Quick Context – The Role of Strategic Plans
No doubt that you’ve heard of strategic plans. If you have, you can skip to the next section. But if you haven’t, strategic plans (and strategic planning) are a process by which organizations define their direction and long-term goals. This process includes making decisions on allocating resources, and good planning should involve devising control mechanisms for implementation success.
The overall purpose of strategic plans hasn’t changed over the years, but what has changed is the definition of “long-term.” Plans that used to forecast 10-20-year visions now routinely plan for 3-5 years. It’s a much more volatile and faster-changing world than even at the turn of the century 20 years ago! Plans now have to be adaptable and flexible to meet constantly changing demands.
At least, in theory.
Nonprofit strategic plans are often a hit-or-miss endeavor, with pretty plans that often end up collecting dust on shelves rather than being actively referenced and used. Similar to winning teams and successful companies, the nonprofits that thrive are the ones that are able to execute their strategic plan.
In the rest of this post, we’ll explore two nonprofits and how vital the strategic plan implementation was to their success.
Nonprofit A
Nonprofit A is a healthcare organization in the Mid-Atlantic states that underwent a merger involving the integration of various healthcare companies. This complicated process meant combining multiple processes, systems, and cultures into a unified healthcare system. This organization was successfully able to merge and grow their organization with the following factors:
- Leadership Buy-In: The Chief Executive Officer (CEO) and Chief Operating Officer (COO) were highlighted as key drivers of the merger, with the COO described as the “engine” with a vision. The executive team as a whole was invested and held their departments and each other accountable for key initiatives in the plan.
- Communication and Focus on Employee Engagement: The six foundational pillars of the plan were clearly communicated and became a part of the performance review process. Special attention was provided to integrate diverse cultures from the acquired entities and embed leadership educators within teams to facilitate the merger process. The CEO and COO spent an incredible amount of time going to every site and team, sharing the “why” behind each of the aspects of the plan as well as the expected outcomes. Anytime there was a monthly or quarterly leadership meeting, the plan was brought up, and progress was checked across all sites and departments.

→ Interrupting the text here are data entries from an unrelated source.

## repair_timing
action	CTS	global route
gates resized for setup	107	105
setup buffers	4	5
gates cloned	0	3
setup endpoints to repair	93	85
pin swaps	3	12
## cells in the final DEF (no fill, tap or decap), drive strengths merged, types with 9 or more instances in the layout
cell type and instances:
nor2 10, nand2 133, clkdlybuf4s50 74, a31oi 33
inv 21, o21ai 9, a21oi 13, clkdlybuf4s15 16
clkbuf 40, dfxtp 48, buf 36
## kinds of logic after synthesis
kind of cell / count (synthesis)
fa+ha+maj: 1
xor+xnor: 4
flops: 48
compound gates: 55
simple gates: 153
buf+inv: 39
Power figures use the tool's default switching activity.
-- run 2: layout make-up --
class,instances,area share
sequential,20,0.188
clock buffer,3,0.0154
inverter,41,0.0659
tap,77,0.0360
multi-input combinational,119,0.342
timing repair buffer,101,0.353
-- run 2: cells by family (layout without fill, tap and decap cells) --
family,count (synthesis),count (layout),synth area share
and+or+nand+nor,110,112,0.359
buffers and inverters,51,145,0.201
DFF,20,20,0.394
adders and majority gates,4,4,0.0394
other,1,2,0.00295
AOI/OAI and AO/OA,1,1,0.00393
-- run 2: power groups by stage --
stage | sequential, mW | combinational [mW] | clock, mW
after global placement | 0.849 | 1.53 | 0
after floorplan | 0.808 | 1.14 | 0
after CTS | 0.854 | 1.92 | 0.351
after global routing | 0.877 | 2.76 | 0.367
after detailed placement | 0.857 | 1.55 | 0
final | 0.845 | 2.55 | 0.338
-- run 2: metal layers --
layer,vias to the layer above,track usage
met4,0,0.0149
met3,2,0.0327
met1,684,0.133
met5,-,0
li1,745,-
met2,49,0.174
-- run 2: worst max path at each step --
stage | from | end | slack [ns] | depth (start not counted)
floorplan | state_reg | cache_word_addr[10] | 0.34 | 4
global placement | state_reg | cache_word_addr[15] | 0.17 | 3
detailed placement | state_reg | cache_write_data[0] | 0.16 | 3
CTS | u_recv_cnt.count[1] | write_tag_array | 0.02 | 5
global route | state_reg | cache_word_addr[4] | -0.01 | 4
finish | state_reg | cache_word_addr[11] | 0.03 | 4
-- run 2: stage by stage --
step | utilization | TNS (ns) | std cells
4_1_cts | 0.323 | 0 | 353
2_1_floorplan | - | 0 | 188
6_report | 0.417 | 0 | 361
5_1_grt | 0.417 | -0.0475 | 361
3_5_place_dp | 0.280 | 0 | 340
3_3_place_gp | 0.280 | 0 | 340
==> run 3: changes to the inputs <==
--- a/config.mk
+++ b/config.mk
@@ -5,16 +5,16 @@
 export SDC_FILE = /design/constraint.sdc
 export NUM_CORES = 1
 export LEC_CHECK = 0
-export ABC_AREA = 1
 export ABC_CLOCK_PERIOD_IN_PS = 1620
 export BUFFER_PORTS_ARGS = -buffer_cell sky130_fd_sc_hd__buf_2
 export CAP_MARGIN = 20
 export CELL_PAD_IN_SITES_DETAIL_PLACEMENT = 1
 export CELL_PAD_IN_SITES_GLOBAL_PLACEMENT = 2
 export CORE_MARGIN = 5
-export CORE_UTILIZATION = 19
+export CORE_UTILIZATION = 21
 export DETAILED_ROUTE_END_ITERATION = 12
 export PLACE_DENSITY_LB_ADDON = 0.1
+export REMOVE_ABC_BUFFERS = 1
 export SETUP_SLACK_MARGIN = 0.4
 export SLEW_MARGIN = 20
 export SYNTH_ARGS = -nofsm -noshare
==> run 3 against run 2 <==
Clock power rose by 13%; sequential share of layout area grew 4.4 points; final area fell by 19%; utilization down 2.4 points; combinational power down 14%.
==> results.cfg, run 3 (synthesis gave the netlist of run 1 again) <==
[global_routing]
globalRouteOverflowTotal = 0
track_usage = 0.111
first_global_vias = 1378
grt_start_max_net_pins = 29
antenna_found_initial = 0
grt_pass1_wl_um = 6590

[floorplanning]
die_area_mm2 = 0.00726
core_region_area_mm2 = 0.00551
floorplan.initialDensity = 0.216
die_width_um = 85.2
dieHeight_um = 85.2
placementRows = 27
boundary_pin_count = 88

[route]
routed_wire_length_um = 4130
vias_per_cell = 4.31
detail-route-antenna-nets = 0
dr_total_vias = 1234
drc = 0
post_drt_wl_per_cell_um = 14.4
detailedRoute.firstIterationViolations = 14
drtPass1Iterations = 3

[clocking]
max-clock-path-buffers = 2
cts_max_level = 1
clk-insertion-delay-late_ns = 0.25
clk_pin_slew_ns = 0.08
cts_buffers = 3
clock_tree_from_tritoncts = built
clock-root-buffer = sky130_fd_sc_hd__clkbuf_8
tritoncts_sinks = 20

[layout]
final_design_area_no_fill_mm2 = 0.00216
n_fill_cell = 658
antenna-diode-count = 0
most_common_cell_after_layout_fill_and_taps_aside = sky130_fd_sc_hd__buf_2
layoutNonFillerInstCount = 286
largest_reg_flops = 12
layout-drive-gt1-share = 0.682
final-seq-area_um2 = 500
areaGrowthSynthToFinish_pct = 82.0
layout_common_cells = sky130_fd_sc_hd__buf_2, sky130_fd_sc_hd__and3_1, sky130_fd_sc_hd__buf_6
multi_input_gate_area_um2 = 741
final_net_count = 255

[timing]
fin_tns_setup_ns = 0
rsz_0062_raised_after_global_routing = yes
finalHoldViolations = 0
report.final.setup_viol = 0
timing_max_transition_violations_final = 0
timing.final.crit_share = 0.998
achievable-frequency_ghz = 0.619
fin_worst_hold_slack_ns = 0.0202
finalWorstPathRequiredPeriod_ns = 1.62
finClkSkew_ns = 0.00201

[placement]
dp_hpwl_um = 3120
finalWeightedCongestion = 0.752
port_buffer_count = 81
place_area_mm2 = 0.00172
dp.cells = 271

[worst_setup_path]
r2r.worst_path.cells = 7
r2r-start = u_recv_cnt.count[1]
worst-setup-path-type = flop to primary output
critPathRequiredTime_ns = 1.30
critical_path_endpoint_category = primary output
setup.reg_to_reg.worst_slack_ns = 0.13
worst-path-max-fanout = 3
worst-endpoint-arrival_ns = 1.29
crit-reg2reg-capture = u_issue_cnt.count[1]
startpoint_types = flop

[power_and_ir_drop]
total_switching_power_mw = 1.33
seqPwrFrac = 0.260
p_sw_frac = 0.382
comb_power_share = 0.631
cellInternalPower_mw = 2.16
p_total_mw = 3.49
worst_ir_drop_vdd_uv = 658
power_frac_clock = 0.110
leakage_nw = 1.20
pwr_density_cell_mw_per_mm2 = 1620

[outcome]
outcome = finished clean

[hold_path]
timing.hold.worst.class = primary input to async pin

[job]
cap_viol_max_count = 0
File: src/rtl/dataflow_switch_ctrl.sv
// ============================================================================
//  Module      : dataflow_switch_ctrl
//  Description : Select-line sequencer for the two-source MIPI dataflow switch.
//                Optional drain timeout enabled by defining DFS_TIMEOUT_EN.
//  Revision    : 1.0  initial release
// ============================================================================
`default_nettype none

module dataflow_switch_ctrl #(
    parameter int IDLE_CYCLES    = 16,
    parameter int GUARD_CYCLES   = 8,
    parameter int TIMEOUT_CYCLES = 65535,
    parameter bit RESET_SEL      = 1'b0
) (
    input  logic       clk,
    input  logic       rst,
    input  logic       i_sel,
    input  logic [1:0] lp0_out_a,
    input  logic       hs_clk_en_a,
    input  logic       hs_data_en_a,
    input  logic [1:0] lp0_out_b,
    input  logic       hs_clk_en_b,
    input  logic       hs_data_en_b,
    output logic       o_state,
    output logic       o_busy,
    output logic       o_done,
    output logic       o_timeout
);

    localparam int IDLE_W  = $clog2(IDLE_CYCLES + 1);
    localparam int GUARD_W = $clog2(GUARD_CYCLES + 1);

    localparam logic [IDLE_W-1:0]  C_IDLE_MAX   = IDLE_W'(IDLE_CYCLES);
    localparam logic [GUARD_W-1:0] C_GUARD_LAST = GUARD_W'(GUARD_CYCLES - 1);

    typedef enum logic [1:0] {
        ST_RUN   = 2'd0,
        ST_DRAIN = 2'd1,
        ST_GUARD = 2'd2
    } state_t;

    state_t             r_st;
    logic [IDLE_W-1:0]  r_idle_cnt;
    logic [GUARD_W-1:0] r_guard_cnt;

    logic              w_idle_a;
    logic              w_idle_b;
    logic              w_qual;
    logic              w_req;
    logic [IDLE_W-1:0] w_idle_inc;
    logic              w_to_hit;

    // A source is quiet only in LP-11 stop state with both HS enables low.
    assign w_idle_a   = (lp0_out_a == 2'b11) & ~hs_clk_en_a & ~hs_data_en_a;
    assign w_idle_b   = (lp0_out_b == 2'b11) & ~hs_clk_en_b & ~hs_data_en_b;
    assign w_qual     = w_idle_a & w_idle_b;
    assign w_req      = (i_sel != o_state);
    assign w_idle_inc = (r_idle_cnt == C_IDLE_MAX) ? r_idle_cnt : r_idle_cnt + IDLE_W'(1);

`ifdef DFS_TIMEOUT_EN
    localparam int TO_W = $clog2(TIMEOUT_CYCLES + 1);

    localparam logic [TO_W-1:0] C_TO_MAX  = TO_W'(TIMEOUT_CYCLES);
    localparam logic [TO_W-1:0] C_TO_LAST = TO_W'(TIMEOUT_CYCLES - 1);

    logic [TO_W-1:0] r_to_cnt;

    assign w_to_hit = (r_st == ST_DRAIN) && (r_to_cnt == C_TO_LAST);

    // Held at zero outside DRAIN, so every DRAIN entry starts a fresh budget.
    always_ff @(posedge clk) begin
        if (rst) begin
            r_to_cnt  <= '0;
            o_timeout <= 1'b0;
        end else begin
            o_timeout <= w_to_hit && w_req;
            if (r_st == ST_DRAIN) begin
                if (r_to_cnt != C_TO_MAX) begin
                    r_to_cnt <= r_to_cnt + TO_W'(1);
                end
            end else begin
                r_to_cnt <= '0;
            end
        end
    end
`else
    assign w_to_hit  = 1'b0;
    assign o_timeout = 1'b0;
`endif

    always_ff @(posedge clk) begin
        if (rst) begin
            r_st        <= ST_RUN;
            o_state     <= RESET_SEL;
            o_busy      <= 1'b0;
            o_done      <= 1'b0;
            r_idle_cnt  <= '0;
            r_guard_cnt <= '0;
        end else begin
            o_done <= 1'b0;
            case (r_st)
                ST_RUN: begin
                    if (w_req) begin
                        r_st       <= ST_DRAIN;
                        o_busy     <= 1'b1;
                        r_idle_cnt <= '0;
                    end
                end
                ST_DRAIN: begin
                    // Withdrawal outranks both the forced and the qualified exits.
                    if (!w_req) begin
                        r_st   <= ST_RUN;
                        o_busy <= 1'b0;
                    end else if (w_to_hit) begin
                        r_st    <= ST_RUN;
                        o_busy  <= 1'b0;
                        o_state <= ~o_state;
                        o_done  <= 1'b1;
                    end else if (w_qual) begin
                        r_idle_cnt <= w_idle_inc;
                        if (w_idle_inc == C_IDLE_MAX) begin
                            r_st        <= ST_GUARD;
                            r_guard_cnt <= '0;
                        end
                    end else begin
                        r_idle_cnt <= '0;
                    end
                end
                ST_GUARD: begin
                    // Commit is unconditional once the guard interval has started.
                    if (r_guard_cnt == C_GUARD_LAST) begin
                        r_st    <= ST_RUN;
                        o_busy  <= 1'b0;
                        o_state <= ~o_state;
                        o_done  <= 1'b1;
                    end else begin
                        r_guard_cnt <= r_guard_cnt + GUARD_W'(1);
                    end
                end
                default: begin
                    r_st   <= ST_RUN;
                    o_busy <= 1'b0;
                end
            endcase
        end
    end

endmodule

`default_nettype wire

File: config.mk
export PLATFORM = sky130hd
export DESIGN_NAME = dataflow_switch_ctrl
export DESIGN_NICKNAME = d
export VERILOG_FILES = /design/src/rtl/dataflow_switch_ctrl.sv
export SDC_FILE = /design/constraint.sdc
export NUM_CORES = 1
export LEC_CHECK = 0
export CORE_ASPECT_RATIO = 0.5
export CORE_MARGIN = 3
export CORE_UTILIZATION = 25
export DETAILED_ROUTE_END_ITERATION = 7
export DONT_BUFFER_PORTS = 1
export PLACE_DENSITY_LB_ADDON = 0.1
export SLEW_MARGIN = 20
export SYNTH_ARGS = -nofsm -noshare
export SYNTH_HDL_FRONTEND = slang
export SYNTH_SLANG_ARGS = --single-unit
File: constraint.sdc
create_clock -name clk -period 1.75 [get_ports clk]
set_input_delay 0.2625 -clock clk [delete_from_list [all_inputs] [get_ports clk]]
set_output_delay 0.2625 -clock clk [all_outputs]
set_load 0.05 [all_outputs]
==> results.py <==
metrics = {
    "outcome": {
        "outcome": "finished, final reports clean",
    },
    "timing": {
        "rsz0062_at_grt": "true",
        "min_period_ps": 1640,
        "hold_viol": 0,
        "finalCritPeriodShare_pct": 93.74,
        "max_freq_mhz": 609.6,
        "slew_violations": 0,
        "fin_worst_skew_ps": 1.900,
        "setup_viol": 0,
    },
    "final_layout": {
        "finalInstanceArea_um2": 952.2,
        "fin_nets": 108,
        "antennaDiodeCount": 0,
        "area_growth_syn_to_layout_pct": 22.54,
        "drive_gt1_share_pct": 27.96,
        "seq_area_um2": 285.3,
        "final_util_pct": 34.43,
        "fill_cells": 293,
        "multi_input_area_um2": 490.5,
    },
    "yosys": {
        "netlist.area_leader.share_pct": 36.07,
        "netlist_top_cells_count": "dfxtp_1 (14), nor2_1 (7), nand3_1 (6), a21oi_1 (4), nand2_1 (4)",
        "synth_edf_count": 0,
        "yosysWarnings": 0,
        "synth_top_area_cell": "dfxtp_1",
        "synth_cell_type_count": 42,
        "syn-instance-count": 84,
        "synth_seq_area_share_pct": 36.07,
        "syn_nets": 98,
        "synth_top_flop_cell": "dfxtp_1",
        "syn_area_per_cell_um2": 9.250,
        "synthTopCellsByArea": "dfxtp_1 (36%), ha_1 (4.8%), nand3_1 (3.9%)",
        "async_flop_share_pct": 0,
        "synth_seq_cells": 14,
        "synthesis.area_um2": 777.0,
        "post-synth-top-count-cell": "dfxtp_1",
    },
    "hold_path": {
        "hold_class": "in -> reg",
    },
    "cts": {
        "postCtsHoldBufs": 0,
        "clk_latency_ps": 250,
        "cts.sinks": 14,
        "cts_tree": "built",
        "clockBufferDepth": 2,
        "clk_pin_slew_ps": 60,
        "cts_buffers": 3,
        "cts_htree_levels": 1,
        "clockRootBuffer": "clkbuf_8",
    },
    "critical_path": {
        "arrival_ps": 1820,
        "crit_path_max_fanout": 4,
        "worstSetupPathType": "reg -> reg",
        "worst_ep_required_time_ps": 1930,
        "startpoint_type": "flop",
        "end_kind": "flop",
    },
    "floorplan": {
        "die_w_um": 84.84,
        "core_area_um2": 2765,
        "ios": 15,
        "row_count": 13,
        "die_y_um": 45.42,
        "initial_core_util_pct": 28.10,
        "die_area_um2": 3853,
    },
    "pwr": {
        "comb_power_share_pct": 5.4,
        "p_sw_uw": 150.4,
        "switching_share_pct": 22.05,
        "power_density_nw_per_um2": 716.4,
        "pwr-share-seq_pct": 47.4,
        "p_leak_nw": 0.3351,
        "p_clk_share_pct": 47.2,
        "vdd_drop_max_uv": 317.2,
        "p_int_uw": 531.7,
    },
    "place": {
        "io_buffers": 0,
        "post_dp_cell_area_um2": 845.8,
        "dp_hpwl_um": 1253,
        "gp_congestion": 0.7714,
    },
    "global_routing": {
        "grt_max_degree": 13,
        "grt_pass1_wl_um": 2760,
        "first_global_vias": 592,
        "antenna_found_initial": 0,
        "track_usage_pct": 9.239,
        "overflow": 0,
    },
    "routing": {
        "ant_nets": 0,
        "drt-initial-drc-count": 49,
        "first_pass_iters": 4,
        "route.detailed.drc": 0,
        "wire_per_inst_um": 13.28,
        "vias_per_cell": 4.869,
        "routed_wl_um": 1726,
        "vias": 633,
    },
    "run": {
        "drv_cap": 0,
    },
}
==> per-stage QoR <==
stage	TNS (ps)	power [mW]	setup slack [ps]	cells	hold WS, ps
2_1_floorplan	0	0.3683	77.94	84	366.0
3_3_place_gp	0	0.3684	11.66	124	327.7
3_5_place_dp	-113.3	0.3690	-66.68	124	329.6
4_1_cts	0	0.6973	17.70	129	64.27
5_1_grt	-27.96	0.7071	-27.96	130	61.21
6_report	0	0.6821	109.5	130	70.97
==> cell type report <==
type                            count  area share [%]
Multi-Input combinational cell     63           51.51
Sequential cell                    14           29.96
Timing Repair Buffer                8           6.307
Clock buffer                        4           5.782
Tap cell                           37           4.862
Inverter                            4           1.577
==> power by group through the flow <==
stage | clock network, mW | logic, mW | registers [mW]
final | 0.322 | 0.0368 | 0.323
after global routing | 0.344 | 0.0391 | 0.324
after CTS | 0.335 | 0.0368 | 0.325
after detailed placement | 0 | 0.0367 | 0.332
after global placement | 0 | 0.0366 | 0.332
after floorplan | 0 | 0.0293 | 0.339
==> registers in the layout, summed over array words and instances (netlist names) <==
name and count:
o_state 1, r_guard_cnt 4, o_busy 1, r_st 2, r_idle_cnt 5, o_done 1
==> worst paths after layout <==
path	startpoint	endpoint	slack, ps	cells after the start
max	r_idle_cnt[0]	r_guard_cnt[1]	110	7
min	rst	r_idle_cnt[2]	70	1
max reg2reg	r_idle_cnt[0]	r_guard_cnt[1]	110	7
min reg2reg	r_guard_cnt[1]	r_guard_cnt[1]	480	2
==> layer usage <==
layer / GRT usage, % / vias up / wire length [µm]
li1: - / 323 / -
met1: 11.09 / 303 / 817
met2: 16.49 / 7 / 846
met3: 4.332 / 0 / 61
met4: 0 / 0 / 0
met5: 0 / - / 0
==> cell families (layout without fill, tap and decap cells) <==
group | Yosys count | after routing | synth area share, %
muxes | 2 | 2 | 2.577
other | 1 | 1 | 0.4826
adders and majority gates | 4 | 4 | 6.120
xor gates and xnor gates | 5 | 5 | 5.637
buffers and inverters | 7 | 16 | 4.830
DFF | 14 | 14 | 36.07
and+or+nand+nor | 35 | 35 | 28.99
AOI/OAI and AO/OA | 16 | 16 | 15.30
==> cells in the final DEF, fill, tap and decap left out, types with 2 or more instances in the layout <==
cell / instances
a21oi_1: 4
buf_4: 8
clkbuf_8: 4
dfxtp_1: 12
inv_1: 2
inv_2: 2
mux2i_1: 2
nand2_1: 4
nand2b_1: 2
nand3_1: 6
nand4bb_1: 2
nor2_1: 7
nor3_1: 3
xnor2_1: 2
xor2_1: 2
==> what timing repair did <==
| item | in CTS | in global routing |
|---|---|---|
| resized for setup | 3 | 6 |
| pin swaps | 2 | 2 |
| endpoints found under the setup margin | 4 | 3 |
| buffers inserted | 1 | 1 |
| gates cloned | 0 | 0 |
==> worst max-delay path: stages (launching register included) <==
cell,delay (ps)
dfxtp_2,350
inv_2,50
ha_4,160
and4bb_4,200
nor4_4,210
o2111ai_2,180
o21ai_2,220
mux2i_1,190
Note: power is estimated with default switching activity, not from simulation.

- Performance Management and Accountability: The performance management process, where every employee aligned their goals with one of the strategic pillars, was monitored through a real-time dashboard. The implementation was informed by change management frameworks such as the Baldrige Criteria and supported by a team of performance excellence consultants.
While it wasn’t always a smooth growth, this organization had a wildly successful merger and grew to become a dominant force in the region. However, let’s look at another organization.
Nonprofit B
In this regional nonprofit, they created a 5-year strategic plan but never made any progress. There were plans to improve infrastructure and capacity, setting the stage for growth. However, the plan never really got off the ground, leading to a lack of growth and stagnation across multiple departments. There were a few different factors:
- Lack of Ownership: Despite the presence of executive sponsors, they didn’t take ownership and drive the initiative. Instead, they delegated that responsibility to a project manager, but failed to give the project manager appropriate authority to enable changes or make decisions. In addition, the only time the senior leadership brought up the plan with the larger organization was at the initial launch of the plan during a town hall meeting. This meant that employees at all levels were disconnected from the plan and vision and didn’t see the importance of being involved.
- Instability of Leadership: During the plan’s implementation, one VP left and another VP was consistently too focused on the day-to-day tactical work and not on the big picture – not thinking strategically. As a whole, the senior leadership team often deferred making important decisions, especially hard ones about change and priorities.
- No Clear Processes: Even though the plan initially focused on improving technology infrastructure, there was no clarity on what could be done concurrently and what needed to be done sequentially. People were often waiting for other priorities to be completed before starting their work, even when it was not dependent on anything or anyone else. Priorities and work kept getting pushed back until many were eventually forgotten. And the lack of accountability and follow-up from the board sent a message that it wasn’t important.
Takeaways
From these two examples, it’s clear how important a few main pieces can make a huge difference in a nonprofit strategic plan:
- Engaged and bought-in senior leadership
- Ongoing communication and engagement at every level of the organization
- Processes to measure progress and adapt as necessary
- A culture of accountability, starting at the senior levels
If it’s not clear yet, it should start becoming apparent how important senior leadership is in driving the process. They need to be engaged on all sides of the plan, from the administrative part to the execution, to the communication. Moreover, it’s becoming increasingly important to embrace a culture of continuous learning and growth. This can help not only with the successful execution of the strategic plan, but also prepare organizations to address inevitable challenges with agility and resilience.